EXERCISE: Out of the lines below, please list those that hold the string "production".
═══ GIVEN INFORMATION ═══
Background: an optimization exercise with open tools, aiming at small area, a short achievable clock period and few clock cycles. Do not read the settings as production practice.
In this exercise RTL edits were held to simulation tests only and were not proved equivalent to the original.
No activity file was given, so power comes from the tool's default toggle rates.

// safe64_core
module safe64_core (
    input  wire        clk,
    input  wire        rst,
    input  wire        reg_we,
    input  wire [7:0]  reg_addr,
    input  wire [31:0] reg_wdata,
    output reg  [31:0] reg_rdata,
    output reg         mem_req,
    output reg         mem_we,
    output reg  [31:0] mem_addr,
    output reg  [7:0]  mem_wdata,
    input  wire [7:0]  mem_rdata,
    input  wire        mem_ready
);
    localparam [1:0] OP_ENC = 2'd0, OP_DEC = 2'd1, OP_VWR = 2'd2, OP_VRD = 2'd3;
    localparam [2:0] S_IDLE = 3'd0,    
                     S_RD   = 3'd1,    
                     S_WR   = 3'd2,    
                     S_AL   = 3'd3,    
                     S_VW   = 3'd4,    
                     S_SC   = 3'd5,    
                     S_V2   = 3'd6,    
                     S_VF   = 3'd7;    
    reg [31:0] cmd_q;         
    reg [31:0] res_q;         
    reg [31:0] sp_q, sl_q;    
    reg [31:0] dp_q, dl_q;    
    reg [63:0] val_q;         
    reg        pad_q;         
    reg [2:0]  st_q;
    reg [1:0]  op_q;
    reg        f_q;
    reg [31:0] rr_q;          
    reg [23:0] acc_q;         
    reg [1:0]  cnt_q;         
    reg [3:0]  k_q;           
    reg        flag_q;        
  ...
Settings: LEC_CHECK=0, CAP_MARGIN=20, CORE_MARGIN=2, CORE_UTILIZATION=40, CTS_CLUSTER_DIAMETER=120, CTS_CLUSTER_SIZE=20, SETUP_SLACK_MARGIN=4.2, SLEW_MARGIN=20, SYNTH_HIERARCHICAL=1, TNS_END_PERCENT=0; clock period 9.0 ns.
run.sh (not shown) runs the stock make flow with config.mk's settings and CLKGATE_MAP_FILE= SYNTH_SCRIPT=/design/flow/synth_recipe.tcl, a recipe that flattens the netlist after the stock synthesis.
The starting point passed the timing, design-rule and antenna checks.
Testbench counts at the start, summed over its fixed seeds: cycles 108,034.
Edit:
- SETUP_SLACK_MARGIN: 4.2 -> 4
- TNS_END_PERCENT: 0 -> 5
Utilization rose by 0.70 points. Design area rose by 1.5%. Power stays flat. Sequential power hardly moves.

========
Setup of exp/harbor:
safe64_core, a different RTL version from the one above (not shown whole).
Size in the first run: about 2,700 cells after synthesis, roughly 330 flip-flops, ~130 I/O pins.
make LEC_CHECK=0 CAP_MARGIN=20 CORE_MARGIN=2 CORE_UTILIZATION=40 PLACE_DENSITY=0.75 SETUP_SLACK_MARGIN=4 SLEW_MARGIN=20 TNS_END_PERCENT=5 finish   # period 9.0 ns
exp/harbor: all stages complete, timing, DRC and antenna checks passed
Testbench counts of exp/harbor, summed over its fixed seeds: cycles 108,034.
Input-level comparison between exp/cedar and exp/harbor:
- a deleted PLACE_DENSITY that had been 0.75
Results
- exp/harbor consumes less power than exp/cedar.
- Between exp/harbor and exp/cedar, the flow reports non-clock buffer count increasing by a few percent.
- exp/harbor → exp/cedar: leakage power summed over all cells went up by 1.3%, met1 usage in global routing saw an increase, via total after detailed routing has increased, global-route usage higher, sequential power share lower.
- Reported for exp/cedar and exp/harbor, share of synthesized cell area in full adder, half adder and majority cells turned out identical to the last digit.
- exp/cedar vs. exp/harbor: layout buffering overhead excluding clock cells rose 0.77 points, register-to-register slack up 500 ps, total wire length after detailed routing increased about 7%.
Here is what was changed in the inputs of exp/violet compared with exp/cedar.
- CTS_CLUSTER_DIAMETER now 150, previously not set
- CTS_CLUSTER_SIZE now 22, previously not set
### Flow results
exp/violet against exp/cedar: fmax did not really move, share of total power in the clock network now smaller, final critical-path required period -10 ps, setup slack increased by 10 ps relative to the old numbers, synthesis-to-finish area growth shrank by 3.3 points. Fraction of standard cell area that is sequential sits higher in exp/violet than in exp/cedar. As far as simple-gate portion of the synthesized area goes, exp/violet and exp/cedar are indistinguishable; the numbers are identical. Sort exp/cedar and exp/violet by power per standard cell area desc -> top: exp/cedar.
For exp/sierra, these inputs were changed with respect to exp/violet:
- CTS_CLUSTER_SIZE: 22 -> 20
- CTS_CLUSTER_DIAMETER: 150 -> 120
Results
Delta(cell depth of the worst setup path, exp/sierra - exp/violet) < 0
Compared exp/sierra against exp/violet; via count of the first global-routing pass within noise.
exp/sierra ended up with sky130_fd_sc_hd__or4b_4 as its slowest cell on the critical path; exp/violet ended up with sky130_fd_sc_hd__nor4_4.
Per the comparison of exp/sierra with exp/violet, setup slack went up by 20 ps; global routing usage on met3 was more or less identical.

========
## amber
safe64_core, a different RTL version from the one above (not shown whole).
Size: ~330 flip-flops, roughly 130 I/O pins, roughly 22000 um2 of cells after synthesis.
==> flow/config.mk <==
export PLATFORM = sky130hd
export DESIGN_NAME = safe64_core
export DESIGN_NICKNAME = safe64_core
export VERILOG_FILES = /design/flow/design.v
export SDC_FILE = /design/flow/constraint.sdc
export NUM_CORES = 4
export LEC_CHECK = 0
export ABC_CLOCK_PERIOD_IN_PS = 4000
export CAP_MARGIN = 20
export CORE_MARGIN = 2
export CORE_UTILIZATION = 40
export SETUP_SLACK_MARGIN = 4
export SLEW_MARGIN = 20
==> flow/constraint.sdc <==
create_clock -name core_clock -period 9.0 [get_ports {clk}]
set_input_delay 1.8000 -clock core_clock [delete_from_list [all_inputs] [get_ports {clk}]]
set_output_delay 1.8000 -clock core_clock [all_outputs]
set_load 0.01 [all_outputs]
amber was carried through to the last stage, and its layout satisfied the timing, design-rule and antenna checks.
Testbench counts of amber, summed over its fixed seeds: cycles 108,034.
The following lists how yarrow was set up differently from amber:
- ABC_CLOCK_PERIOD_IN_PS removed (was 4000)
==> run summary <==
Taking amber as the reference, in yarrow share of synthesized cell area in full adder, half adder and majority cells essentially unchanged, final-report setup violation count has remained practically unchanged. Diff amber..yarrow | multi-input gate area in the final layout | unchanged. ~same aggregate negative setup slack in amber and yarrow. As far as wire length of the first global-routing pass goes, yarrow and amber are indistinguishable; the numbers are identical. Re HPWL reported at the end of detailed placement: no difference whatsoever between amber and yarrow.

[separate check: timing with driven ports]
How much do the figures lean on ideal ports? The routed layouts below were timed once more, with nothing changed but the port constraints. Step 1 (the two cells are an assumption about what drives the block):
set clk [get_ports {clk}]
set_driving_cell -lib_cell sky130_fd_sc_hd__clkbuf_16 $clk
set_driving_cell -lib_cell sky130_fd_sc_hd__buf_2 [delete_from_list [all_inputs] $clk]
Step 2 also shifts input and output timing later by t, the mid clock arrival at the registers, as if the neighbouring blocks saw the same clock. a / b / c = ideal ports / drivers / drivers and shift; a / b = the first two.
| run | shift t [ns] | slack for setup (ns) | latest minus earliest clock arrival (ns) |
|---|---|---|---|
| the first run of note 1 | 0.610 | 3.779 / 3.722 / 3.260 | 0.018 / 0.018 |
| the second run of note 1 | 0.608 | 3.773 / 3.716 / 3.217 | 0.019 / 0.020 |
| exp/harbor | 0.638 | 3.487 / 3.323 / 3.011 | 0.038 / 0.038 |
| exp/cedar | 0.633 | 3.672 / 3.434 / 3.249 | 0.027 / 0.027 |
| exp/violet | 0.618 | 3.683 / 3.479 / 3.435 | 0.024 / 0.024 |
| exp/sierra | 0.637 | 3.702 / 3.486 / 3.197 | 0.030 / 0.030 |
| amber | 0.655 | 3.816 / 3.534 / 3.422 | 0.061 / 0.061 |
| yarrow | 0.655 | 3.816 / 3.534 / 3.422 | 0.061 / 0.061 |
After both steps every run listed still meets setup and hold. The setup slack of the second run of note 1, which loses most, moves by -0.057 ns with the drivers and by -0.556 ns with both steps.
This design comes from an exercise in tuning for small area, a short achievable clock period and few clock cycles per item on the open sky130 flow, not from production work. Only simulation tests tie the RTL to the original design; equivalence was not proved. Power and IR drop assume default switching activity.

== 03-26 ==
==> flow/design.v (excerpt) <==
module casio_core (
    input  wire        clk,
    input  wire        rst,             
    input  wire        cmd_valid,
    output wire        cmd_ready,
    input  wire [31:0] cmd,
    input  wire [1:0]  core_elevel,     
    input  wire        core_mie,        
    output reg         rsp_valid,
    output reg         rsp_exc,         
    output reg  [1:0]  rsp_exc_level,
    output reg  [6:0]  rsp_exc_index,
    output reg         rsp_diag,        
    output reg         rsp_step,        
    output reg         rsp_busmiss,     
    output reg  [7:0]  rsp_rdata,       
    output reg  [4:0]  rsp_ticks,       
    output reg  [7:0]  rsp_hsedge,
    output reg  [7:0]  rsp_lsedge,
    output wire [7:0]  rsp_hsout,       
    output wire [7:0]  rsp_lsout,       
    output wire [1:0]  rsp_runmode,     
    output wire [2:0]  rsp_fatal        
);
Size: roughly 2300 cells after synthesis, roughly 100 I/O pins, about 19000 um^2 of cells after synthesis.
clock: 42.0 ns
lec_check: 0
cap_margin: 20
core_margin: 2
core_utilization: 40
place_density: 0.6
slew_margin: 20
standard.sh (not shown) runs the stock make flow with config.mk's settings and CLKGATE_MAP_FILE= SYNTH_SCRIPT=/design/flow/synth_recipe.tcl, a recipe that flattens the netlist after the stock synthesis.
==> flow/flow/run.sh <==
#!/bin/bash
set -euo pipefail
here=$(pwd)
export REF_SYNTH_TCL="$here/synth_recipe.tcl"
export OWN_ABC_SCRIPT="$here/flow/area.abc"
export BUFFER_PORTS_ARGS="-buffer_cell sky130_fd_sc_hd__buf_2"
export CTS_ARGS="-sink_clustering_enable -repair_clock_nets -dont_use_dummy_load -sink_clustering_size 20 -sink_clustering_max_diameter 100"
sed "s#SYNTH_SCRIPT=[^ ]*#SYNTH_SCRIPT=$here/flow/synth.tcl#" standard.sh > own_standard.sh
grep -q "SYNTH_SCRIPT=$here/flow/synth.tcl" own_standard.sh
bash own_standard.sh > standard_flow.log 2>&1
==> flow/flow/area.abc <==
strash
balance -l
resub -K 6 -l
rewrite -l
resub -K 6 -N 2 -l
refactor -l
resub -K 8 -l
balance -l
resub -K 8 -N 2 -l
rewrite -l
resub -K 10 -l
rewrite -z -l
resub -K 10 -N 2 -l
balance -l
resub -K 12 -l
refactor -z -l
resub -K 12 -N 2 -l
rewrite -z -l
balance -l
&get -n
&st
&deepsyn -T 60
&dch -f
&nf -R 1000
&put
topo
==> flow/flow/synth.tcl <==
source $::env(REF_SYNTH_TCL)

set net $::env(RESULTS_DIR)/1_2_yosys.v
file copy -force $net $::env(RESULTS_DIR)/1_2_yosys_ref.v
design -reset
foreach lib $::env(LIB_FILES) { yosys read_liberty -ignore_miss_func $lib }
foreach c [list dfxtp_1 edfxtp_1 dfrtp_1 dfstp_1 dfxbp_1 dfrtn_1 conb_1] {
  catch { yosys blackbox sky130_fd_sc_hd__$c }
}
yosys read_verilog $::env(RESULTS_DIR)/1_2_yosys_ref.v
yosys hierarchy -top $::env(DESIGN_NAME)
yosys flatten
yosys opt_clean
yosys opt -fast
set i [lsearch -exact $abc_args -script]
lset abc_args [expr { $i + 1 }] $::env(OWN_ABC_SCRIPT)
yosys abc {*}$abc_args
yosys setundef -zero
yosys splitnets
yosys opt_clean -purge
yosys hilomap -singleton -hicell {*}$::env(TIEHI_CELL_AND_PORT) -locell {*}$::env(TIELO_CELL_AND_PORT)
yosys insbuf -buf {*}$::env(MIN_BUF_CELL_AND_PORTS)
yosys tee -o $::env(REPORTS_DIR)/synth_stat_remap.txt stat {*}$lib_args
yosys write_verilog -noattr -nohex -nodec $net
Testbench counts of 03-26, summed over its fixed seeds: cycles 32,418, items 32,000.
> inputs changed (03-26 -> 05-16)
--- a/flow/design.v
+++ b/flow/design.v
@@ -3,22 +3,21 @@
     parameter S1 = 6, parameter S2 = 10, parameter S3 = 14
 ) (
     input  wire        clk,
     input  wire        rst,
     input  wire        start,
     input  wire [15:0] adj_new,
     input  wire [15:0] adj,
     output wire        busy,
     output wire        busy_n,           
     output wire [19:0] t_mag,            
-    output wire [1:0]  cls_n,            
-    output wire [1:0]  cls_q             
+    output wire [1:0]  cls_n             
 );
     localparam [4:0] C0 = (20 + STEPS - 1) / STEPS;
     localparam [4:0] C1 = (20 - S1 + STEPS - 1) / STEPS;
     localparam [4:0] C2 = (20 - S2 + STEPS - 1) / STEPS;
     localparam [4:0] C3 = (20 - S3 + STEPS - 1) / STEPS;
     reg [19:0] nq;
     reg [14:0] rem;
     reg [4:0]  cnt;
     reg [1:0]  cls;
     wire        neg = adj[15];
@@ -37,21 +36,20 @@
             nq_s = {nq_s[18:0], ~dif[16]};
             rem_s = dif[16] ? sh[14:0] : dif[14:0];
         end
     end
     wire [19:0] num = {~adj_new[15], {6{adj_new[15]}}, adj_new[14:2]};
     wire [15:0] mg  = adj_new ^ {16{adj_new[15]}};     
     wire ge3 = mg[14:S3] != 0;
     wire ge2 = mg[14:S2] != 0;
     wire ge1 = mg[14:S1] != 0;
     assign cls_n  = start ? (ge3 ? 2'd3 : ge2 ? 2'd2 : ge1 ? 2'd1 : 2'd0) : cls;
-    assign cls_q  = cls;
     assign busy   = (cnt != 5'd0);
     assign busy_n = start | (cnt > 5'd1);
     assign t_mag  = nq;
     always @(posedge clk) begin
         if (rst) begin
             cnt <= 5'd0;
         end else if (start) begin
             cnt <= ge3 ? C3 : ge2 ? C2 : ge1 ? C1 : C0;
         end else if (busy) begin
             cnt <= cnt - 5'd1;
@@ -213,24 +211,24 @@
     reg [1:0]   el1_q;
     reg         mie1_q;
     reg  rdy_q;
     assign cmd_ready = rdy_q;
     wire stall = pre_q & x_q;
     wire ex    = v1_q & ~stall;         
     wire        adj_wr;
     reg  [15:0] adj_n;
     wire        dv_busy, dv_busy_n;
     wire [19:0] t_mag;
-    wire [1:0]  dv_cls_n, dv_cls;
+    wire [1:0]  dv_cls_n;
     casio_tdiv u_tdiv (
         .clk(clk), .rst(rst_q), .start(adj_wr), .adj_new(adj_n), .adj(adj_q),
-        .busy(dv_busy), .busy_n(dv_busy_n), .t_mag(t_mag), .cls_n(dv_cls_n), .cls_q(dv_cls)
+        .busy(dv_busy), .busy_n(dv_busy_n), .t_mag(t_mag), .cls_n(dv_cls_n)
     );
     wire t_zero = (adj_q == 16'd0);
     wire t_neg  = adj_q[15];
     wire        arb_valid;
     wire [6:0]  arb_sel;
     wire [1:0]  arb_level;
     casio_arbiter u_arb (
         .act(act_q), .elevel(el1_q), .mie(mie1_q), .miblk(miblk_q),
         .sel_valid(arb_valid), .sel(arb_sel), .level(arb_level)
     );
@@ -414,21 +412,21 @@
                     hssub_n = hssub_q + 7'd1;
                     if (hssub_q == 7'd127) begin
                         hsout_n = hsout_q + 8'd1;
                         hsedge  = hsout_q & ~hsout_n;
                     end
                 end
             end
             if (osccfg_q[3]) begin
                 if (t_zero) begin
                     lstc_n = 19'd0;
-                end else if (dv_busy ? sure_q : lstc_i >= t_mag) begin
+                end else if (!dv_busy && lstc_i >= t_mag) begin
                     lscorr_n = t_neg ? 2'b01 : 2'b11;
                     lstc_n   = 19'd0;
                 end else begin
                     lstc_n = lstc_i[18:0];
                 end
                 lscnt_n = lscnt_q + 3'd1;
                 if (lscnt_q == 3'd3 + {lslen_q[1], lslen_q}) begin
                     tickls   = 1'b1;
                     lscnt_n  = 3'd0;
                     lslen_n  = lscorr_n;
@@ -481,38 +479,29 @@
             16'hF012: rdata = {2'd0, ie_q[21:16]};
             16'hF014: rdata = irq_q[7:0];
             16'hF015: rdata = irq_q[15:8];
             16'hF016: rdata = {2'd0, irq_q[21:16]};
             16'hF028: rdata = blkcon_q;
             default:  rdata = 8'd0;
             endcase
         end
     end
     wire [2:0] fatal_n = ec ? fcode : (en && bad_q) ? 3'd4 : fatal_q;
-    reg near, sure_n;
+    reg near;
     always @*
         case (dv_cls_n)
-        2'd3:    begin near = lstc_n >= 19'd14;   sure_n = lstc_n >= 19'd31;     end
-        2'd2:    begin near = lstc_n >= 19'd30;   sure_n = lstc_n >= 19'd511;    end
-        2'd1:    begin near = lstc_n >= 19'd510;  sure_n = lstc_n >= 19'd8191;   end
-        default: begin near = lstc_n >= 19'd8190; sure_n = lstc_n >= 19'd524287; end
+        2'd3:    near = lstc_q >= 19'd13;
+        2'd2:    near = lstc_q[18:4] != 15'd0;
+        2'd1:    near = lstc_q[18:8] != 11'd0;
+        default: near = lstc_q[18:12] != 7'd0;
         endcase
-    reg sure_q;
-    always @*
-        case (dv_cls)
-        2'd3:    sure_q = lstc_q >= 19'd31;
-        2'd2:    sure_q = lstc_q >= 19'd511;
-        2'd1:    sure_q = lstc_q >= 19'd8191;
-        default: sure_q = lstc_q >= 19'd524287;
-        endcase
-    wire pre_n  = dv_busy_n && (osccfg_q[3] || (o_wr && a_osc)) && (!t_zero || adj_wr) &&
-                  near && !sure_n;
+    wire pre_n  = dv_busy_n && (osccfg_q[3] || (o_wr && a_osc)) && (!t_zero || adj_wr) && near;
     wire x_n   = stall ? x_q : (cmd_valid && cmd[31:24] == 8'h01);
     wire bad_n = stall ? bad_q : (cmd[23:0] != 24'd0);
     always @(posedge clk) begin
         rst_q <= rst;
         if (rst_q) begin
             act_q      <= 128'd1;
             ie_q       <= {W{1'b0}};
             irq_q      <= {W{1'b0}};
             len_q      <= {N{1'b0}};
             miblk_q    <= 1'b0;
Taking 03-26 as the reference, in 05-16 total standard cell area after synthesis went down by about 2%; final setup violation count about even; depth of the worst register-to-register path now sits higher; proportion of cell area occupied by multi-input gates shows a reduction of 0.84 points.
The final reports for 05-16 and 03-26 show number of buffers created by CTS lower in the former.
[05-16] register fraction of the total cell area rose 0.69 points relative to 03-26
The lower area growth from synthesis to layout of 05-16 and 03-26 is in 03-26.
Compared with 03-26, 05-16 shows wire length of the first global-routing pass that has gone down by a few percent.
Higher count of non-CTS buffers in the layout was reported by 05-16, not 03-26.
Total power after layout, 05-16 and 03-26: larger value in 03-26
Testbench counts of 05-16, summed over its fixed seeds: cycles 32,648, items 32,000.

==> port drivers added, routing unchanged <==
The results above use ideal ports. As a check the final layouts listed here were re-extracted and re-timed, cells and wires unchanged. Step 1 assumes that a clkbuf_16 drives the clock port and a buf_2 every other input. Step 2 moves the port delays by t, midway between the first and last clock arrival at a register: inputs arrive t later, outputs are due t later. That takes back most of the time a late clock gives input paths. Slacks: ideal ports / drivers / drivers and shift; pairs: ideal ports / drivers.
run	t (ns)	setup WS [ns]	latest minus earliest clock arrival (ns)
03-26	0.622	32.402 / 32.335 / 32.521	0.118 / 0.119
05-16	0.624	32.463 / 32.405 / 32.495	0.029 / 0.030
After both steps every run listed still meets setup and hold.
═══
TASK ANSWER:
Background: an optimization exercise with open tools, aiming at small area, a short achievable clock period and few clock cycles. Do not read the settings as production practice.
This design comes from an exercise in tuning for small area, a short achievable clock period and few clock cycles per item on the open sky130 flow, not from production work. Only simulation tests tie the RTL to the original design; equivalence was not proved. Power and IR drop assume default switching activity.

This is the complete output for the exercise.